Give again, word for word, every line below from the one that has "setup / recovery: mem_ff[211][2]$_DFFE_PP_" through the one that has "hold reg to", both included, and no others.

[Dataset — start]

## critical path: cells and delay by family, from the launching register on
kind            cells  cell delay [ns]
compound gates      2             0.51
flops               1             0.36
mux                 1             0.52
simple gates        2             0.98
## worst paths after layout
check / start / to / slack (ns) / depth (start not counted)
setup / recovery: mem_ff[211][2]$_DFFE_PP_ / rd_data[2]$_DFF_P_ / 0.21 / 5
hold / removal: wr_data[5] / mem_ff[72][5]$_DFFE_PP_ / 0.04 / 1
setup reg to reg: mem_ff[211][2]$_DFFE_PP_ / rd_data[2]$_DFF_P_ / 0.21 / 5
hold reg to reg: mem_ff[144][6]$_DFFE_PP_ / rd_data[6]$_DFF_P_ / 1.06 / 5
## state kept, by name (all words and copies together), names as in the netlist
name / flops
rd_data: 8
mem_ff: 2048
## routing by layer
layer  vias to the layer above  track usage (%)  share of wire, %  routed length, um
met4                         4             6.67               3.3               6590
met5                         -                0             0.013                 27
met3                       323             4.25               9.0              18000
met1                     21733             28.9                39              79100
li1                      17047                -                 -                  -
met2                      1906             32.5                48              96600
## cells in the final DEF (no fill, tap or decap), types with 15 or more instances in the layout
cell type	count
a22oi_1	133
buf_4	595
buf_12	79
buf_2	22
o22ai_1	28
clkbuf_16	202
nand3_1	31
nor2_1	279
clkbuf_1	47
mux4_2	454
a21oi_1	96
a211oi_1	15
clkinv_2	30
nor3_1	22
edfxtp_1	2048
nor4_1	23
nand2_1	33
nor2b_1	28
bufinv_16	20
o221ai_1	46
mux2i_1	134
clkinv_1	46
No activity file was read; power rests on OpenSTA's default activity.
**config.mk**
```make
export PLATFORM = sky130hd
export DESIGN_NAME = int_to_radix_ascii
export DESIGN_NICKNAME = d
export VERILOG_FILES = /design/src/hw/rtl/ira_pkg.sv /design/src/hw/rtl/ira_divider.sv /design/src/hw/rtl/ira_digit_ram.sv /design/src/hw/rtl/int_to_radix_ascii.sv
export SDC_FILE = /design/constraint.sdc
export NUM_CORES = 1
export LEC_CHECK = 0
export BUFFER_PORTS_ARGS = -buffer_cell sky130_fd_sc_hd__buf_2
export CAP_MARGIN = 15
export CORE_MARGIN = 2
export CORE_UTILIZATION = 60
export CTS_CLUSTER_SIZE = 24
export DETAILED_ROUTE_END_ITERATION = 7
export PLACE_DENSITY = 0.78
export SLEW_MARGIN = 20
export SYNTH_ARGS = -nofsm -noshare
export SYNTH_HDL_FRONTEND = slang
export SYNTH_SLANG_ARGS = --single-unit
```
**constraint.sdc**
```tcl
create_clock -name clk -period 3.2 [get_ports clk]
set_input_delay 0.32 -clock clk [delete_from_list [all_inputs] [get_ports clk]]
set_output_delay 0.32 -clock clk [all_outputs]
set_load 0.01 [all_outputs]
```
<file path="config.mk">
export PLATFORM = sky130hd
export DESIGN_NAME = tap_tempo_estimator
export DESIGN_NICKNAME = d
export VERILOG_FILES = /design/src/design/tte_pkg.sv /design/src/design/tap_tempo_estimator.sv
export SDC_FILE = /design/constraint.sdc
export NUM_CORES = 1
export LEC_CHECK = 0
export CORE_MARGIN = 4
export CORE_UTILIZATION = 45
export CTS_BUF_LIST = sky130_fd_sc_hd__clkbuf_8 sky130_fd_sc_hd__clkbuf_16
export DETAILED_ROUTE_END_ITERATION = 8
export DONT_BUFFER_PORTS = 1
export GPL_ROUTABILITY_DRIVEN = 0
export HOLD_SLACK_MARGIN = 0.06
export PLACE_DENSITY_LB_ADDON = 0.05
export SYNTH_ARGS = -nofsm -noshare
export SYNTH_HDL_FRONTEND = slang
export SYNTH_SLANG_ARGS = --single-unit
</file>
<file path="constraint.sdc">
create_clock -name clk_i -period 9 [get_ports clk_i]
set_input_delay 1.35 -clock clk_i [delete_from_list [all_inputs] [get_ports clk_i]]
set_output_delay 1.35 -clock clk_i [all_outputs]
set_load 0.03 [all_outputs]
</file>
<file path="src/design/tte_pkg.sv">
// ----------------------------------------------------------------------------
// tte_pkg
// Shared types, constants and the control store of the tap tempo estimator.
// ----------------------------------------------------------------------------
package tte_pkg;

  localparam int unsigned TIME_W   = 32;
  localparam int unsigned GAP_W    = 16;  // width of a gap that is averaged
  localparam int unsigned CNT_W    = 4;
  localparam int unsigned BPM_W    = 10;
  localparam int unsigned AVG_WINDOW_DEF = 8;

  // Divider: the average pass divides period*(count-1)+gap (21 bits) by count; the tempo pass divides 60000 by period*4
  localparam int unsigned DVD_W    = 21;
  localparam int unsigned DVS_W    = 18;
  localparam int unsigned ITER_W   = 5;

  localparam logic [DVD_W-1:0] TEMPO_NUM = DVD_W'(60000);

  // Register map
  localparam int unsigned ADDR_W   = 4;
  localparam int unsigned DATA_W   = 32;
  localparam logic [1:0] REG_RESET_GAP = 2'd0;
  localparam logic [1:0] REG_MIN_BPM   = 2'd1;
  localparam logic [1:0] REG_MAX_BPM   = 2'd2;

  localparam logic [15:0]      RESET_GAP_DEF = 16'd2000;
  localparam logic [BPM_W-1:0] MIN_BPM_DEF   = 10'd20;
  localparam logic [BPM_W-1:0] MAX_BPM_DEF   = 10'd300;

  // Control store
  localparam int unsigned STEP_W = 4;

  typedef enum logic [2:0] {
    OP_NOP,
    OP_RESTART,
    OP_LOAD_AVG,
    OP_DIV_STEP,
    OP_SAVE_AVG,
    OP_LOAD_TEMPO,
    OP_CLAMP,
    OP_COMMIT
  } op_e;

  typedef enum logic [2:0] {
    JMP_NEVER,
    JMP_ALWAYS,
    JMP_NO_INPUT,
    JMP_NO_AVG,
    JMP_DIV_BUSY,
    JMP_AVG_ZERO,
    JMP_OUT_BUSY
  } cond_e;

  typedef struct packed {
    op_e              op;
    cond_e            cond;
    logic [STEP_W-1:0] target;
  } ctrl_t;

  localparam logic [STEP_W-1:0] ST_IDLE     = 4'd0;
  localparam logic [STEP_W-1:0] ST_DIV_AVG  = 4'd4;
  localparam logic [STEP_W-1:0] ST_DIV_TMP  = 4'd8;
  localparam logic [STEP_W-1:0] ST_OUT_WAIT = 4'd10;

  function automatic ctrl_t ucode(input logic [STEP_W-1:0] step);
    ctrl_t c;
    c = '{op: OP_NOP, cond: JMP_ALWAYS, target: ST_IDLE};
    unique case (step)
      4'd0:  c = '{op: OP_NOP,        cond: JMP_NO_INPUT, target: ST_IDLE};
      4'd1:  c = '{op: OP_RESTART,    cond: JMP_NEVER,    target: ST_IDLE};
      4'd2:  c = '{op: OP_NOP,        cond: JMP_NO_AVG,   target: ST_OUT_WAIT};
      4'd3:  c = '{op: OP_LOAD_AVG,   cond: JMP_NEVER,    target: ST_IDLE};
      4'd4:  c = '{op: OP_DIV_STEP,   cond: JMP_DIV_BUSY, target: ST_DIV_AVG};
      4'd5:  c = '{op: OP_SAVE_AVG,   cond: JMP_NEVER,    target: ST_IDLE};
      4'd6:  c = '{op: OP_NOP,        cond: JMP_AVG_ZERO, target: ST_OUT_WAIT};
      4'd7:  c = '{op: OP_LOAD_TEMPO, cond: JMP_NEVER,    target: ST_IDLE};
      4'd8:  c = '{op: OP_DIV_STEP,   cond: JMP_DIV_BUSY, target: ST_DIV_TMP};
      4'd9:  c = '{op: OP_CLAMP,      cond: JMP_NEVER,    target: ST_IDLE};
      4'd10: c = '{op: OP_NOP,        cond: JMP_OUT_BUSY, target: ST_OUT_WAIT};
      4'd11: c = '{op: OP_COMMIT,     cond: JMP_ALWAYS,   target: ST_IDLE};
      default: c = '{op: OP_NOP,      cond: JMP_ALWAYS,   target: ST_IDLE};
    endcase
    return c;
  endfunction

endpackage

</file>
<file path="src/design/tap_tempo_estimator.sv">
// ----------------------------------------------------------------------------
// tap_tempo_estimator
// Running-average tap tempo: averages tap gaps and turns the period into BPM.
// ----------------------------------------------------------------------------
//  channel | direction | handshake            | payload
//  --------+-----------+----------------------+------------------------------
//  in      | input     | in_valid_i/in_stall_o | tap_time_ms_i
//  out     | output    | out_valid_o/out_stall_i | tempo_valid_o, tempo_bpm_o
//  cfg     | input     | APB psel/penable      | reset_gap_ms, min_bpm, max_bpm
//
//  A word with no estimate skips both divider passes, a word whose new average
//  is zero skips the tempo pass, and a word with an estimate runs both passes.
//  The sequencer takes one word at a time; a finished word sits in the output
//  register while the next tap is already taken and worked on.
//  Reset restores the register defaults and clears the tap history.
//  A stalled output holds the sequencer just before it writes the result.
// ----------------------------------------------------------------------------
module tap_tempo_estimator #(
  parameter int unsigned AVG_WINDOW = tte_pkg::AVG_WINDOW_DEF
) (
  input  logic                        clk_i,
  input  logic                        rst_ni,
  input  logic                        in_valid_i,
  output logic                        in_stall_o,
  input  logic [tte_pkg::TIME_W-1:0]  tap_time_ms_i,
  output logic                        out_valid_o,
  input  logic                        out_stall_i,
  output logic                        tempo_valid_o,
  output logic [tte_pkg::BPM_W-1:0]   tempo_bpm_o,
  input  logic                        psel,
  input  logic                        penable,
  input  logic                        pwrite,
  input  logic [tte_pkg::ADDR_W-1:0]  paddr,
  input  logic [tte_pkg::DATA_W-1:0]  pwdata,
  output logic [tte_pkg::DATA_W-1:0]  prdata,
  output logic                        pready
);

  localparam int unsigned TW = tte_pkg::TIME_W;
  localparam int unsigned GW = tte_pkg::GAP_W;
  localparam int unsigned CW = tte_pkg::CNT_W;
  localparam int unsigned BW = tte_pkg::BPM_W;
  localparam int unsigned NW = tte_pkg::DVD_W;
  localparam int unsigned DW = tte_pkg::DVS_W;
  localparam int unsigned IW = tte_pkg::ITER_W;
  localparam int unsigned SW = tte_pkg::STEP_W;

  // Configuration registers
  logic [15:0]   reset_gap_q;
  logic [BW-1:0] min_bpm_q, max_bpm_q;
  logic          cfg_wr;
  logic [1:0]    cfg_idx;

  // Tap state
  logic [TW-1:0] last_tap_q, now_q, gap_q;
  logic [GW-1:0] avg_q;
  logic [CW-1:0] cnt_q;

  // Divider
  logic [NW-1:0] div_n_q;
  logic [DW-1:0] div_d_q, div_r_q;
  logic [IW-1:0] iter_q;
  logic [DW:0]   trial;
  logic          q_bit;

  // Result
  logic          res_valid_q;
  logic [BW-1:0] res_bpm_q;
  logic          out_valid_q, out_tv_q;
  logic [BW-1:0] out_bpm_q;

  // Sequencer
  logic [SW-1:0]   step_q, step_d;
  tte_pkg::ctrl_t  cw;
  logic            jump;
  logic            in_accept, out_busy;
  logic [CW+GW-1:0] weighted;
  logic [BW-1:0]   clamped;

  assign cfg_wr  = psel && penable && pwrite;
  assign cfg_idx = paddr[3:2];
  assign pready  = 1'b1;

  always_comb begin
    unique case (cfg_idx)
      tte_pkg::REG_RESET_GAP: prdata = {16'd0, reset_gap_q};
      tte_pkg::REG_MIN_BPM:   prdata = {22'd0, min_bpm_q};
      tte_pkg::REG_MAX_BPM:   prdata = {22'd0, max_bpm_q};
      default:                prdata = '0;
    endcase
  end

  always_ff @(posedge clk_i or negedge rst_ni) begin
    if (!rst_ni) begin
      reset_gap_q <= tte_pkg::RESET_GAP_DEF;
      min_bpm_q   <= tte_pkg::MIN_BPM_DEF;
      max_bpm_q   <= tte_pkg::MAX_BPM_DEF;
    end else if (cfg_wr) begin
      unique case (cfg_idx)
        tte_pkg::REG_RESET_GAP: reset_gap_q <= pwdata[15:0];
        tte_pkg::REG_MIN_BPM:   min_bpm_q   <= pwdata[BW-1:0];
        tte_pkg::REG_MAX_BPM:   max_bpm_q   <= pwdata[BW-1:0];
        default: ;
      endcase
    end
  end

  assign cw         = tte_pkg::ucode(step_q);
  assign in_stall_o = (step_q != tte_pkg::ST_IDLE);
  assign in_accept  = in_valid_i && !in_stall_o;
  assign out_busy   = out_valid_q && out_stall_i;

  always_comb begin
    unique case (cw.cond)
      tte_pkg::JMP_NEVER:    jump = 1'b0;
      tte_pkg::JMP_ALWAYS:   jump = 1'b1;
      tte_pkg::JMP_NO_INPUT: jump = !in_valid_i;
      tte_pkg::JMP_NO_AVG:   jump = (cnt_q == '0) || (gap_q == '0);
      tte_pkg::JMP_DIV_BUSY: jump = (iter_q != IW'(NW - 1));
      tte_pkg::JMP_AVG_ZERO: jump = (avg_q == '0);
      tte_pkg::JMP_OUT_BUSY: jump = out_busy;
      default:               jump = 1'b1;
    endcase
    step_d = jump ? cw.target : step_q + SW'(1);
  end

  // One restoring division step: bring down the next dividend bit
  assign trial = {div_r_q, div_n_q[NW-1]};
  assign q_bit = (trial >= {1'b0, div_d_q});

  assign weighted = avg_q * (cnt_q - CW'(1));

  always_comb begin
    priority if (div_n_q < NW'(min_bpm_q)) clamped = min_bpm_q;
    else if (div_n_q > NW'(max_bpm_q))     clamped = max_bpm_q;
    else                                   clamped = div_n_q[BW-1:0];
  end

  always_ff @(posedge clk_i or negedge rst_ni) begin
    if (!rst_ni) begin
      step_q      <= tte_pkg::ST_IDLE;
      last_tap_q  <= '0;
      avg_q       <= '0;
      cnt_q       <= '0;
      res_valid_q <= 1'b0;
      res_bpm_q   <= '0;
      out_valid_q <= 1'b0;
      iter_q      <= '0;
    end else begin
      step_q <= step_d;
      if (out_valid_q && !out_stall_i) out_valid_q <= 1'b0;
      unique case (cw.op)
        tte_pkg::OP_NOP: begin
          if (in_accept) begin
            res_valid_q <= 1'b0;
            res_bpm_q   <= '0;
          end
        end
        tte_pkg::OP_RESTART: begin
          if (gap_q > TW'(reset_gap_q)) cnt_q <= '0;
        end
        tte_pkg::OP_LOAD_AVG: iter_q <= '0;
        tte_pkg::OP_DIV_STEP: iter_q <= iter_q + IW'(1);
        tte_pkg::OP_SAVE_AVG: avg_q <= div_n_q[GW-1:0];
        tte_pkg::OP_LOAD_TEMPO: iter_q <= '0;
        tte_pkg::OP_CLAMP: begin
          res_valid_q <= 1'b1;
          res_bpm_q   <= clamped;
        end
        tte_pkg::OP_COMMIT: begin
          last_tap_q  <= now_q;
          cnt_q       <= (cnt_q < CW'(AVG_WINDOW)) ? cnt_q + CW'(1) : CW'(AVG_WINDOW);
          out_valid_q <= 1'b1;
        end
        default: ;
      endcase
    end
  end

  // Datapath registers without reset
  always_ff @(posedge clk_i) begin
    if (in_accept) begin
      now_q <= tap_time_ms_i;
      gap_q <= tap_time_ms_i - last_tap_q;
    end
    unique case (cw.op)
      tte_pkg::OP_LOAD_AVG: begin
        // gap is within the reset limit here, so it fits 16 bits
        div_n_q <= NW'(weighted) + NW'(gap_q[GW-1:0]);
        div_d_q <= DW'(cnt_q);
        div_r_q <= '0;
      end
      tte_pkg::OP_LOAD_TEMPO: begin
        div_n_q <= tte_pkg::TEMPO_NUM;
        div_d_q <= {avg_q, 2'b00};
        div_r_q <= '0;
      end
      tte_pkg::OP_DIV_STEP: begin
        div_n_q <= {div_n_q[NW-2:0], q_bit};
        div_r_q <= q_bit ? DW'(trial - {1'b0, div_d_q}) : trial[DW-1:0];
      end
      tte_pkg::OP_COMMIT: begin
        out_tv_q  <= res_valid_q;
        out_bpm_q <= res_bpm_q;
      end
      default: ;
    endcase
  end

  assign out_valid_o   = out_valid_q;
  assign tempo_valid_o = out_tv_q;
  assign tempo_bpm_o   = out_bpm_q;

endmodule

</file>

[Dataset — finish]

> [Response]:
setup / recovery: mem_ff[211][2]$_DFFE_PP_ / rd_data[2]$_DFF_P_ / 0.21 / 5
hold / removal: wr_data[5] / mem_ff[72][5]$_DFFE_PP_ / 0.04 / 1
setup reg to reg: mem_ff[211][2]$_DFFE_PP_ / rd_data[2]$_DFF_P_ / 0.21 / 5
hold reg to reg: mem_ff[144][6]$_DFFE_PP_ / rd_data[6]$_DFF_P_ / 1.06 / 5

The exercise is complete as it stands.